Correlating the treatment outcome with tumor staging, grading, and various treatment modalities in patients with esthesioneuroblastoma.

2019 
Objective: Although till date no management protocol for esthesioneuroblastoma (ENB) has been standardized due to tumor rarity, still multimodality approach shows better treatment outcomes as compared to surgery alone. The objective of this study was to analyze the clinicopathological spectrum of ENB and to correlate treatment response with tumor staging, histopathological grading, and various treatment modalities. Materials and Methods: Twenty-one consecutive patients with biopsy-proven ENB were studied and evaluated for response to treatment in the form of complete tumor resolution.
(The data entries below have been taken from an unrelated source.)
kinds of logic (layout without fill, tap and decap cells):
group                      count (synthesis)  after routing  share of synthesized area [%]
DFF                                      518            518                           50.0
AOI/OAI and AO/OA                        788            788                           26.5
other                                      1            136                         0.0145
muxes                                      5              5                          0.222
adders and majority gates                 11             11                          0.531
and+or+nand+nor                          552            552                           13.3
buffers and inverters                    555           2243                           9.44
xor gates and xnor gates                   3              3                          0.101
===== src/rtl/branch_buffer_types_pkg.sv =====
// Shared types for the branch predictor: FSM states and 2-bit direction counter values.
package branch_buffer_types_pkg;

    typedef enum logic [1:0] {
        IDLE,
        FLUSH,
        DRAIN
    } bpstate_t;

    typedef logic [1:0] cnt_t;

    localparam cnt_t SNT = 2'd0;
    localparam cnt_t WNT = 2'd1;
    localparam cnt_t WT  = 2'd2;
    localparam cnt_t ST  = 2'd3;

endpackage


===== src/rtl/sat_counter2.sv =====
// Next-value logic for a 2-bit saturating direction counter.
module sat_counter2
    import branch_buffer_types_pkg::*;
(
    input  cnt_t cnt_in,
    input  logic inc,
    output cnt_t cnt_out
);

    always_comb begin
        cnt_out = cnt_in;
        if (inc) begin
            if (cnt_in != ST) cnt_out = cnt_in + 2'd1;
        end else begin
            if (cnt_in != SNT) cnt_out = cnt_in - 2'd1;
        end
    end

endmodule


===== src/rtl/branch_predict_ctrl.sv =====
// Branch predictor controller: IF prediction from BTB data, MEM-stage resolution and
// flush/redirect recovery. Define BRANCH_STATS_EN to add br_count/mis_count outputs.
module branch_predict_ctrl
    import branch_buffer_types_pkg::*;
#(
    parameter int unsigned ENTRIES  = 4,
    parameter int unsigned IDX_W    = 2,
    parameter logic [1:0]  CNT_INIT = 2'b01
) (
    input  logic                  CLK,
    input  logic                  nRST,
    input  logic [31:0]           IFpc,
    input  logic                  PRvalid,
    input  logic [31-IDX_W-2:0]   PRtag,
    input  logic [31:0]           PRbpc,
    output logic                  pred_taken,
    output logic [31:0]           pred_pc,
    input  logic                  MMvalid,
    input  logic                  MMisbr,
    input  logic                  MMtaken,
    input  logic [31:0]           MMpc,
    input  logic [31:0]           MMbpc,
    input  logic                  MMpredtaken,
    input  logic [31:0]           MMpredpc,
    input  logic                  pipe_stall,
    input  logic                  flush_ack,
    output logic                  bb_wen,
    output logic                  flush_req,
    output logic [31:0]           redirect_pc,
    output logic                  mispredict
`ifdef BRANCH_STATS_EN
    ,
    output logic [31:0]           br_count,
    output logic [31:0]           mis_count
`endif
);

    cnt_t             cnt [ENTRIES];
    cnt_t             cnt_next;
    bpstate_t         state;
    logic [IDX_W-1:0] if_idx;
    logic [IDX_W-1:0] mm_idx;
    logic             hit;
    logic             res;
    logic             mis;
    logic [31:0]      actual_pc;
    logic             unused_predtaken;

    assign if_idx = IFpc[IDX_W+1:2];
    assign mm_idx = MMpc[IDX_W+1:2];

    assign hit        = PRvalid && (PRtag == IFpc[31:IDX_W+2]);
    assign pred_taken = hit && cnt[if_idx][1];
    assign pred_pc    = pred_taken ? PRbpc : IFpc + 32'd4;

    // Direction is implied by the predicted PC, so only the PC compare matters.
    assign unused_predtaken = MMpredtaken;

    assign actual_pc  = MMtaken ? MMbpc : MMpc + 32'd4;
    assign res        = nRST && MMvalid && MMisbr && !pipe_stall && (state == IDLE);
    assign mis        = res && (actual_pc != MMpredpc);
    assign bb_wen     = res && MMtaken;
    assign mispredict = mis;

    sat_counter2 u_sat (
        .cnt_in  (cnt[mm_idx]),
        .inc     (MMtaken),
        .cnt_out (cnt_next)
    );

    always_ff @(posedge CLK) begin
        if (!nRST) begin
            for (int i = 0; i < int'(ENTRIES); i++) cnt[i] <= CNT_INIT;
            state       <= IDLE;
            flush_req   <= 1'b0;
            redirect_pc <= '0;
        end else begin
            if (res) cnt[mm_idx] <= cnt_next;
            unique case (state)
                IDLE: begin
                    if (mis) begin
                        state       <= FLUSH;
                        flush_req   <= 1'b1;
                        redirect_pc <= actual_pc;
                    end
                end
                FLUSH: begin
                    if (flush_ack) begin
                        state     <= DRAIN;
                        flush_req <= 1'b0;
                    end
                end
                DRAIN: state <= IDLE;
                default: begin
                    state     <= IDLE;
                    flush_req <= 1'b0;
                end
            endcase
        end
    end

`ifdef BRANCH_STATS_EN
    always_ff @(posedge CLK) begin
        if (!nRST) begin
            br_count  <= '0;
            mis_count <= '0;
        end else begin
            if (res && (br_count != 32'hFFFF_FFFF)) br_count <= br_count + 32'd1;
            if (mis && (mis_count != 32'hFFFF_FFFF)) mis_count <= mis_count + 32'd1;
        end
    end
`endif

endmodule


===== config.mk =====
export PLATFORM = sky130hd
export DESIGN_NAME = branch_predict_ctrl
export DESIGN_NICKNAME = d
export VERILOG_FILES = /design/src/rtl/branch_buffer_types_pkg.sv /design/src/rtl/sat_counter2.sv /design/src/rtl/branch_predict_ctrl.sv
export SDC_FILE = /design/constraint.sdc
export NUM_CORES = 1
export LEC_CHECK = 0
export BUFFER_PORTS_ARGS = -buffer_cell sky130_fd_sc_hd__buf_2
export CELL_PAD_IN_SITES_DETAIL_PLACEMENT = 0
export CELL_PAD_IN_SITES_GLOBAL_PLACEMENT = 1
export CORE_MARGIN = 2
export CORE_UTILIZATION = 35
export DETAILED_ROUTE_END_ITERATION = 10
export PLACE_DENSITY_LB_ADDON = 0.1
export SYNTH_ARGS = -nofsm -noshare
export SYNTH_HDL_FRONTEND = slang
export SYNTH_HIERARCHICAL = 1
export SYNTH_SLANG_ARGS = --single-unit

===== constraint.sdc =====
create_clock -name CLK -period 6.15 [get_ports CLK]
set_input_delay 0.3075 -clock CLK [delete_from_list [all_inputs] [get_ports CLK]]
set_output_delay 0.3075 -clock CLK [all_outputs]
set_load 0.05 [all_outputs]

; ---- Yosys cells after proc, flatten, opt, wreduce, memory -nomap -nowiden
; Memories as Yosys holds them, arrays and structs flattened.
; Index checks and enable logic that the tools add are counted.
[op_classes]
reduce_logical = 15
muxes = 18
n_addsub = 4
n_eq_ne = 7
bitwise_logic = 1
[ops]
columns = op, count
row1 = 32-bit by 3-bit adder with 32-bit output (second input constant), 2
row2 = 32-bit two-way mux, 2
row3 = 32-bit != test, 1
row4 = 28-bit == test, 1
row5 = 2-bit two-way mux, 7
row6 = 1-bit logical AND, 8
row7 = 1-bit two-way mux, 7
row8 = 2-bit != test (second input constant), 3
row9 = 2-bit case mux with 2 select lines, 1
row10 = 2-bit AND reduction, 2
row11 = 1-bit case mux with 3 select lines, 1
row12 = 3-bit AND reduction, 1
row13 = 2-bit by 1-bit adder with 2-bit output (second input constant), 1
row14 = 2-bit by 1-bit == test with 1-bit output (second input constant), 1
row15 = 2-bit == test (second input constant), 1
row16 = 2-bit zero test, 1
row17 = 2-bit nonzero test, 1
row18 = 2-bit OR reduction, 1
row19 = 2-bit by 1-bit subtractor with 2-bit output (second input constant), 1
row20 = 1-bit zero test, 1
row21 = 1-bit NOT, 1
[totals]
register_bits = 35
memories = 1
mem_bits_rw = 8
wordCells = 49
in_bits = 197
[mem_list]
columns = memory, depth, word_bits, rd, rd_clocked_by_memory_dff, write_ports, line_no
row1 = cnt, 4, 2, 2, 0, 4, branch_predict_ctrl.sv:38  ; cnt_t cnt [ENTRIES];

; ---- Depth between registers and ports, before layout
; Gate-level depths: netlist (run 1).
[depth]
word_depth = 9
depth_mapped = 12

; ---- Modules after synthesis
; The synthesis (run 1) kept the hierarchy.
[modules_own_cells]
columns = module, instances, cells_each, seq_area_each_um2, area_each_um2
row1 = branch_predict_ctrl, 1, 716, 940.9, 5266.3
row2 = sat_counter2, 1, 3, 0.0, 26.3

; ---- Worst setup path after synthesis (run 1)
; OpenSTA, ideal clock, no wires.
[synth_timing]
kind = input-to-output
from = in IFpc[13]
to = out pred_pc[31]
path_slack_ps = 2914
path_buffers = 1
t_arrival_ps = 2929
required_time_ps = 5843
cell_stages = 8
cell_sequence = clkbuf_1 nand4_1 nor4_1 and3_1 nor2b_1 nand3_1 xor2_1 o21ai_0
[synth_via]
elab_chain_cells = 4
elab_cells_between_ends = 5
[synth_rtl]
columns = item, line_no
row1 = from (decl), branch_predict_ctrl.sv:12  ; input logic [31:0] IFpc,
row2 = branches (longest 3 deep; another with 32-bit by 3-bit adder with 32-bit output), -
row3 = 32-bit two-way mux (*), branch_predict_ctrl.sv:54  ; assign pred_pc = pred_taken ? PRbpc : IFpc + 32'd4;
row4 = to (decl), branch_predict_ctrl.sv:17  ; output logic [31:0] pred_pc,
; Every way passes the cells marked *.

; ---- Worst setup path in the final report (run 1)
[layout_timing]
from = in MMpc[2]
to = out mispredict
[layout_via]
elab_chain_cells = 4
[layout_rtl]
columns = item, line_no
row1 = from (decl), branch_predict_ctrl.sv:21  ; input logic [31:0] MMpc,
row2 = 32-bit by 3-bit adder with 32-bit output, branch_predict_ctrl.sv:59  ; assign actual_pc = MMtaken ? MMbpc : MMpc + 32'd4;
row3 = 32-bit two-way mux, branch_predict_ctrl.sv:59
row4 = 32-bit != test, branch_predict_ctrl.sv:61  ; assign mis = res && (actual_pc != MMpredpc);
row5 = 1-bit logical AND, branch_predict_ctrl.sv:61
row6 = to (decl), branch_predict_ctrl.sv:30  ; output logic mispredict
; No other way between the ends.

==> metrics.md, run 1 <==
| Metric | Value |
|---|---|
| Status | `complete, no violations` |
| Pwr/cell area | `151 mW/mm^2` |
| Worst Reg-to-Reg Cells | `5` |
| Most frequent cells in the layout | `263 x buf_2, 76 x nor2_1, 68 x nand2_1, 63 x xor2_1, 63 x xnor2_1` |
| Post-Route WL | `~21000 um` |
| Top FF cell, synth | `dfxtp_1` |
| Vias in the first global route | `5822` |
| Critical path class | `input port to output pin` |
| Final setup violation count | `0` |
| Mapped cell area | `0.00529 sq mm` |
| Total GRT Usage | `25.4%` |
| Layout cells sized above 1 | `31.0%` |
| Worst stage delay on the critical path | `0.65 ns` |
| Comb power frac | `between 30% and 40%` |
| Layout area overhead | `28.3%` |
| Hold path depth | `2` |
| Via density | `roughly 5.4` |
| Pint | `638 uW` |
| Reg-to-reg startpoint | `state[1]$_SDFFE_PN0P_` |
| R2r endpoint | `redirect_pc[20]$_SDFFE_PN0P_` |
| Largest net degree at the start of global routing | `53` |
| Net Sw Frac | `38.0%` |
| Ranking of synthesized cells by area | `dfxtp_1 13%, xnor2_1 10%, xor2_1 10%` |
| TritonCTS Buffers | `5` |
| Cell taking the most area after synthesis | `dfxtp_1` |
| Core area | `0.0146 sq mm` |
| WP buf/inv | `2` |
| Slew HR | `29.4%` |
| Setup tns final | `0 ns` |
| Sequential power share | `29.4%` |
| Ys Warns | `6` |
| Maximum root-to-sink buffer count | `2` |
| CP max stage cell | `nor4_1` |
| Crit path launch type | `input port` |
| GRT overflow | `0` |
| DPL Wire Length | `~18000 um` |
| First-pass GRT wire length | `~32000 um` |
| FP Rows | `44` |
| Max-cap violations | `0` |
| Critical Path Fanout Max | `21` |
| Cell variety after synth | `68` |
| Clk pwr share | `30.8%` |
| Port buffer count | `263` |
| Post-synthesis cell count | `slightly above 700` |
| Die Ht | `127 um` |
| Leak Pwr | `0.00292 uW` |
| H-tree depth | `2` |
| Unrepaired setup endpoints after global routing | `no` |
| Drt first pass iters | `5` |
| Hold Crit Class | `input port to flip-flop` |
| Sw Pwr | `391 uW` |
| Crit path time final | `roughly 4.0 ns` |
| Clock Skews | `0.00533 ns` |
| Top cell type's share of synthesized area | `a little over an eighth` |
| Clock Root Buffer | `clkbuf_16` |
| Area of the die | `0.0161 sq mm` |
| Sink Count | `43` |
| Top delay family on crit path | `simple AND/OR/NAND/NOR gates` |
| Net count of the mapped netlist | `918` |
| CTS tree | `built` |
| Hold Path End | `state[0]$_SDFFE_PN0P_` |
| Top achievable clock speed | `0.252 GHz` |
| Worst-path clk slew | `0.07 ns` |
| Final worst-path cycle share | `roughly 65%` |
| Slack of the worst reg-to-reg path | `3.86 ns` |
| Actual slew at the worst max-slew pin | `1.05 ns` |
| Most Frequent Cell on Critical Path | `buf_2` |
| Post-CTS resize count | `0` |
| Latest clock arrival within the worst-skew pair | `0.29 ns` |
| Routed Antenna Nets | `0` |
| Initial antenna violation count | `1` |
| DIE WIDTH | `127 um` |
| Post-Syn Area per Cell | `7.36 sq um` |
| Remaining DRCs | `0` |
| GP Congestion | `about 0.95` |
| EDFF count, synth | `8` |
| CP cell instances | `buf_2, ha_1, nand3_2, nor4_1, nand4_1, xor2_1, o221a_1, a41o_1, and4_4, nor2_8, buf_2` |
| Hold violation count in the final report | `0` |
| Final net count | `1139` |
| Crit. End Element | `output pin` |
| Routed vias | `~6100` |
| Initial Util | `36.1%` |
| Hold buffers post-CTS | `0` |
| Share of flip-flops with an asynchronous set or reset | `0%` |
| Post-CTS Setup Bufs | `0` |
| Crit path DAT | `3.66 ns` |
| VDD IR max | `approximately 130 uV` |
| Tot Pwr | `between 1000 and 1500 uW` |
| Post-synthesis sequential area ratio | `17.8%` |
| Crit path required time | `5.84 ns` |
| Final Max Tran Viols | `0` |
| Fill cell count | `around 1600` |
| Initial DRC Count | `around 320` |
| Io pins | `265` |
| Worst Hold Launch | `flush_ack` |
| Number of register bits inferred by synthesis | `43` |
| Routed length per instance | `between 15 and 20 um` |
| Commonest non-fill, non-tap cell in the layout | `buf_2` |
==> worst max-delay path by stage <==
stage	start	endpoint	cells after the start
floorplan	IFpc[13]	pred_pc[31]	8
global placement	MMpc[2]	mispredict	11
detailed placement	MMpc[2]	redirect_pc[29]$_SDFFE_PN0P_	12
CTS	MMpc[2]	mispredict	11
global route	MMpc[2]	mispredict	11
finish	MMpc[2]	mispredict	11
==> sequential cells by signal, summed over array words and instances (netlist names) <==
register and flops:
cnt 8, flush_req 1, redirect_pc 32, state 2
==> metal layers <==
metal / GRT usage (%) / vias up / share of wire, % / wire [um]
met3: 3.60 / 37 / 6.7 / 1440
li1: - / 3009 / - / -
met1: 30.9 / 2800 / 40 / 8660
met5: 0 / - / 0 / 0
met2: 46.0 / 263 / 50 / 10700
met4: 8.14 / 0 / 2.9 / 626
==> final cells by class <==
class / count / area [sq um] / area share [%]
Multi-Input combinational cell: 606 / 4030 / 59.4
Timing Repair Buffer: 268 / 1350 / 19.9
Sequential cell: 43 / 941 / 13.9
Tap cell: 184 / 230 / 3.39
Clock buffer: 5 / 125 / 1.84
Inverter: 16 / 60.1 / 0.885
Clock inverter: 3 / 46.3 / 0.682
Antenna cell: 1 / 2.50 / 0.0369
==> kinds of logic (layout without fill, tap and decap cells) <==
family,after synthesis,in the layout,synth area share [%]
adders and majority gates,4,4,0.898
other,0,1,0
AOI/OAI and AO/OA,122,122,14.4
buffers and inverters,70,292,6.10
xor gates and xnor gates,128,128,21.7
muxes,47,47,9.67
DFF,43,43,17.8
and+or+nand+nor,305,305,29.4
==> synth_stat cells (all sizes together) (3+ instances only) <==
master  number
o31ai        4
and4         8
mux4         3
nand2       68
nor2b        4
xor2        63
nand4       26
or3          8
xnor2       63
nand3       35
o21ai       16
edfxtp       8
nor2        77
and2         4
buf         21
and3        19
a31oi        9
o211ai       6
nor4        15
dfxtp       35
mux2         3
inv         16
mux2i       41
nand2b       9
a21oi       55
nor3        18
clkbuf      33
a21o         4
o221ai       3
o32ai        3
or4          8
==> power by group through the flow <==
stage                     combinational (uW)  sequential (uW)  clock, uW
final                                    409              302        317
after global routing                     439              303        334
after CTS                                410              302        321
after detailed placement                 408              308          0
after global placement                   406              308          0
after floorplan                          220              334          0
==> per-stage QoR <==
step | utilization [%] | hold WS, ns | area [sq um] | instances | setup slack [ns]
6_report | 46.4 | 0.207 | 6790 | 1126 | 2.18
5_1_grt | 46.4 | 0.210 | 6790 | 1126 | 1.91
4_1_cts | 46.3 | 0.209 | 6790 | 1125 | 2.15
3_5_place_dp | 45.2 | 0.443 | 6610 | 1117 | 2.16
3_3_place_gp | 45.2 | 0.441 | 6610 | 1117 | 2.13
2_1_floorplan | - | 0.402 | 5290 | 719 | 2.91
(Power assumes the default switching activity.)
==> inputs of run 2 (changes only) <==
--- a/config.mk
+++ b/config.mk
@@ -9,7 +9,7 @@
 export CELL_PAD_IN_SITES_DETAIL_PLACEMENT = 0
 export CELL_PAD_IN_SITES_GLOBAL_PLACEMENT = 1
 export CORE_MARGIN = 2
-export CORE_UTILIZATION = 35
+export CORE_UTILIZATION = 32
 export DETAILED_ROUTE_END_ITERATION = 10
 export PLACE_DENSITY_LB_ADDON = 0.1
 export SYNTH_ARGS = -nofsm -noshare
==> constraint.sdc (replaced) <==
create_clock -name CLK -period 3.7 [get_ports CLK]
set_input_delay 0.185 -clock CLK [delete_from_list [all_inputs] [get_ports CLK]]
set_output_delay 0.185 -clock CLK [all_outputs]
set_load 0.05 [all_outputs]
==> run 2 against run 1 <==
Sequential share of layout area fell by 0.31 points. First-iteration DRC count fell by 2.5%. Cell area rose by 2.3%. Register-to-register slack got worse by 2.1 ns. Critical endpoint unchanged. Critical path depth did not move. Highest routed layer unchanged. Clock power rose by 66%. Non-clock buffer count rose by 14. Largest power group unchanged. Die area rose by 9.1%.
==> metrics.md, run 2 (same netlist as run 1, synthesis figures left out) <==
| Metric | Value |
|---|---|
| Initial Util | `32.4%` |
| Routed vias | `approximately 6000` |
| Drt first pass iters | `5` |
| Area of the die | `0.0176 sq mm` |
| CP cell instances | `buf_2, ha_1, nand3_2, or4_1, nor3_2, xnor2_1, o221a_1, a41o_1, and4_4, nor2_8, buf_2` |
| Placement Setup Slack | `around 0.38 ns` |
| Post-CTS Setup Bufs | `0` |
| Max FFs per register | `32` |
| Worst-path clk slew | `0.06 ns` |
| Biggest register | `redirect_pc` |
| Io pins | `265` |
| Largest net degree at the start of global routing | `40` |
| Core area | `0.0163 sq mm` |
| Remaining DRCs | `0` |
| Antenna cells | `0` |
| DPL Wire Length | `18700 um` |
| Commonest non-fill, non-tap cell in the layout | `buf_2` |
| Top achievable clock speed | `0.304 GHz` |
| Crit path DAT | `3.11 ns` |
| TritonCTS Buffers | `5` |
| Routed length per instance | `18.7 um` |
| Unrepaired setup endpoints after global routing | `no` |
| DIE WIDTH | `about 130 um` |
| Die Ht | `133 um` |
| Hold buffers post-CTS | `0` |
| CTS tree | `built` |
| Clock Skews | `between 0.004 and 0.005 ns` |
| Routed Antenna Nets | `0` |
| Initial antenna violation count | `0` |
| Pwr/cell area | `248 mW/mm^2` |
| Status | `complete, no violations` |
| Port buffer count | `263` |
| Hold Crit Class | `input port to flip-flop` |
| Setup tns final | `0 ns` |
| Final net count | `1153` |
| GP Congestion | `0.926` |
| Slew HR | `roughly half` |
| First-pass GRT wire length | `32700 um` |
| Leak Pwr | `0.00299 uW` |
| Hold violation count in the final report | `0` |
| Register area | `941 sq um` |
| Critical path class | `input port to output pin` |
| Layout area overhead | `31.2%` |
| Post-Route WL | `roughly 22000 um` |
| Sink Count | `43` |
| Post-CTS resize count | `0` |
| Vias in the first global route | `5944` |
| Crit path required time | `3.51 ns` |
| H-tree depth | `2` |
| Actual slew at the worst max-slew pin | `0.772 ns` |
| Most Frequent Cell on Critical Path | `buf_2` |
| CP max stage cell | `or4_1` |
| Final Max Tran Viols | `0` |
| VDD IR max | `143 uV` |
| Crit path time final | `3.29 ns` |
| Biggest regs | `redirect_pc: 32 flops, cnt: 8 flops, state: 2 flops` |
| Crit. End Element | `output pin` |
| Initial DRC Count | `308` |
| Multi-input gate area | `0.00403 sq mm` |
| Worst stage delay on the critical path | `0.70 ns` |
| Critical Path Fanout Max | `19` |
| Total GRT Usage | `23.7%` |
| FP Rows | `47` |
| Crit path launch type | `input port` |
| Fill cell count | `1830` |
| GRT overflow | `0` |
| Most frequent cells in the layout | `263 x buf_2, 76 x nor2_1, 68 x nand2_1, 63 x xor2_1, 63 x xnor2_1` |
| Final setup violation count | `0` |
| Layout cells sized above 1 | `32.0%` |
| Clock Root Buffer | `clkbuf_16` |
| Max-cap violations | `0` |
| Final worst-path cycle share | `89.0%` |
| Setup ws final | `0.406 ns` |
| Maximum root-to-sink buffer count | `2` |
| Via density | `5.20` |
| Latest clock arrival within the worst-skew pair | `between 0.2 and 0.3 ns` |
-- run 2: area by class of cell --
type                    instances  area share, %
clock inverters                 2          0.559
well taps                     220           3.97
repair buffers                282           21.0
multi-input cells             606           58.0
clock buffers                   6           2.00
flip-flops and latches         43           13.6
inverters                      16          0.865
-- run 2: per-layer routing --
layer	share of wire (%)	global-route usage [%]	wire length [um]
met4	3.3	8.78	724
met1	40	27.7	8710
met3	6.3	2.95	1390
met5	0	0	0
met2	51	44.2	11200
-- run 2: path summary, 6_finish.rpt --
check                            endpoint  slack (ns)                    startpoint  cells after the start
max                            mispredict        0.41                       MMpc[2]                     11
min                 state[0]$_SDFFE_PN0P_        0.10                     flush_ack                      2
max reg2reg       cnt[0][0]$_SDFFCE_PN1P_        1.73       cnt[2][1]$_SDFFCE_PN0P_                      5
min reg2reg  redirect_pc[10]$_SDFFE_PN0P_        0.45  redirect_pc[10]$_SDFFE_PN0P_                      2
-- run 2: critical path, delay by kind of cell --
family                   cells  cell delay (ns)
AND/OR/NAND/NOR              5             1.70
AO/OA/AOI/OAI                2             0.46
buffers and inverters        2             0.43
XOR/XNOR                     1             0.09
adder cells (fa/ha/maj)      1             0.22
-- run 2: report_power, final --
part	internal, uW	switching [uW]	leakage (uW)
combinational	251	442	0.00255
sequential	493	8.80	0.000355
clock	339	186	0.0000875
Results were analyzed and correlated with stage and grade of tumor and form of therapy received. Results: There was male preponderance (3.2:1) with age ranging between 7 and 63 years (median of 25 years). Survival rates significantly dropped with increasing tumor stage (63.6% in stages A and B vs. 30% in stages C and D) and grade (100% in Grades 1 and 2 vs. 31.25% in Grades 3 and 4). The recurrence rate was 80% in surgery alone group, which came down to 43.7% if surgery was supplemented with other modalities. In cases where multimodality treatment plan was used, endoscopic procedures fared equally as open surgical procedures. Conclusion: Hyam's grade and Kadish stage are important prognostic indicators of treatment outcome, with survival rates dropping with increasing tumor stage and grade. Multimodality treatment protocols have improved the disease outcome, making endoscopic surgery equivalent to radical surgeries regarding result outcomes and giving other advantages such as better cosmesis, less treatment-related morbidities, decreased hospital stay, and better cost-effectiveness.